# Horopter

(Redirected from Vieth-Muller circle)
Schematic representation of the theoretical (T) and the empirical (E) horopter.

In studies of binocular vision the horopter is the locus of points in space that have the same disparity as fixation. This can be defined theoretically as the points in space which project on corresponding points in the two retinas, that is, on anatomically identical points. The horopter can be measured empirically in which it is defined using some criterion.

## History of the term

The horopter as a special set of points of single vision was first mentioned in the eleventh century by Ibn al-Haytham, known to the west as "Alhazen".[1] He built on the binocular vision work of Ptolemy[2] and discovered that objects lying on a horizontal line passing through the fixation point resulted in single images, while objects a reasonable distance from this line resulted in double images. Thus Alhazen noticed the importance of some points in the visual field but did not work out the exact shape of the horopter and used singleness of vision as a criterion.

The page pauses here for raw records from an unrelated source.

<file path="src/rtl/lut_neuron_cfg_loader.sv">
// Runtime-loadable truth-table neuron: streams a table in over cfg_*,
// then serves registered lookups table[in_data] on in_*/out_*.
//   clk, rst           : clock, async active-high reset
//   cfg_start          : pulse, begin (re)load of the whole table
//   cfg_valid/cfg_data : config beat; cfg_ready high only while loading
//   cfg_done, cfg_err  : pulses, last beat taken / restart during load
//   table_ready        : table armed, lookups served
//   in_valid/in_data   : lookup request (index)
//   out_valid/out_data : lookup result, one cycle later
module lut_neuron_cfg_loader #(
    parameter int IN_BITS  = 6,
    parameter int OUT_BITS = 1,
    parameter int CFG_W    = 8
) (
    input  logic                clk,
    input  logic                rst,
    input  logic                cfg_start,
    input  logic                cfg_valid,
    input  logic [CFG_W-1:0]    cfg_data,
    output logic                cfg_ready,
    output logic                cfg_done,
    output logic                cfg_err,
    output logic                table_ready,
    input  logic                in_valid,
    input  logic [IN_BITS-1:0]  in_data,
    output logic                out_valid,
    output logic [OUT_BITS-1:0] out_data
);

    localparam int DEPTH  = 2 ** IN_BITS;
    localparam int TBITS  = DEPTH * OUT_BITS;
    localparam int NBEATS = (TBITS + CFG_W - 1) / CFG_W;
    localparam int CW     = $clog2(NBEATS + 1);
    localparam logic [CW-1:0] LAST = CW'(NBEATS - 1);

    typedef enum logic [1:0] {
        IDLE,
        LOAD,
        ARMED
    } state_t;

    state_t          state;
    state_t          state_n;
    logic [CW-1:0]   cnt;
    logic [CW-1:0]   cnt_n;
    logic            done_n;
    logic            err_n;
    logic            accept;
    logic            lookup;
    logic [TBITS-1:0] tbl;
    logic [DEPTH-1:0][OUT_BITS-1:0] entries;

    assign cfg_ready   = (state == LOAD);
    assign table_ready = (state == ARMED);
    // A restart in the same cycle as a beat wins; the beat is dropped.
    assign accept      = cfg_valid & cfg_ready & ~cfg_start;
    assign lookup      = in_valid & table_ready;
    assign entries     = tbl;

    always_ff @(posedge clk or posedge rst) begin
        if (rst) begin
            state    <= IDLE;
            cnt      <= '0;
            cfg_done <= 1'b0;
            cfg_err  <= 1'b0;
        end else begin
            state    <= state_n;
            cnt      <= cnt_n;
            cfg_done <= done_n;
            cfg_err  <= err_n;
        end
    end

    always_comb begin
        state_n = state;
        cnt_n   = cnt;
        done_n  = 1'b0;
        err_n   = 1'b0;
        unique case (state)
            IDLE: begin
                if (cfg_start) begin
                    state_n = LOAD;
                    cnt_n   = '0;
                end
            end
            LOAD: begin
                if (cfg_start) begin
                    err_n = 1'b1;
                    cnt_n = '0;
                end else if (accept) begin
                    cnt_n = cnt + 1'b1;
                    if (cnt == LAST) begin
                        done_n  = 1'b1;
                        state_n = ARMED;
                    end
                end
            end
            ARMED: begin
                if (cfg_start) begin
                    state_n = LOAD;
                    cnt_n   = '0;
                end
            end
            default: begin
                state_n = IDLE;
                cnt_n   = '0;
            end
        endcase
    end

    // Each table bit knows statically which beat and lane feed it, so
    // padding bits of the final beat simply have no destination.
    always_ff @(posedge clk or posedge rst) begin
        if (rst) begin
            tbl <= '0;
        end else if (accept) begin
            for (int b = 0; b < TBITS; b++) begin
                if (cnt == CW'(b / CFG_W)) begin
                    tbl[b] <= cfg_data[b % CFG_W];
                end
            end
        end
    end

    always_ff @(posedge clk or posedge rst) begin
        if (rst) begin
            out_valid <= 1'b0;
            out_data  <= '0;
        end else begin
            out_valid <= lookup;
            if (lookup) begin
                out_data <= entries[in_data];
            end
        end
    end

endmodule

</file>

The term horopter was introduced by Franciscus Aguilonius in the second of his six books in optics in 1613.[3] In 1818, Gerhard Vieth argued from Euclidean geometry that the horopter must be a circle passing through the fixation-point and the nodal point of the two eyes. A few years later Johannes Müller made a similar conclusion for the horizontal plane containing the fixation point, although he did expect the horopter to be a surface in space (i.e., not restricted to the horizontal plane). The theoretical/geometrical horopter in the horizontal plane became known as the Vieth-Müller circle. However, see the next section Theoretical horopter for the claim that this has been the case of a mistaken identity for about 200 years.

In 1838, Charles Wheatstone invented the stereoscope, allowing him to explore the empirical horopter.[4][5] He found that there were many points in space that yielded single vision; this is very different from the theoretical horopter, and subsequent authors have similarly found that the empirical horopter deviates from the form expected on the basis of simple geometry.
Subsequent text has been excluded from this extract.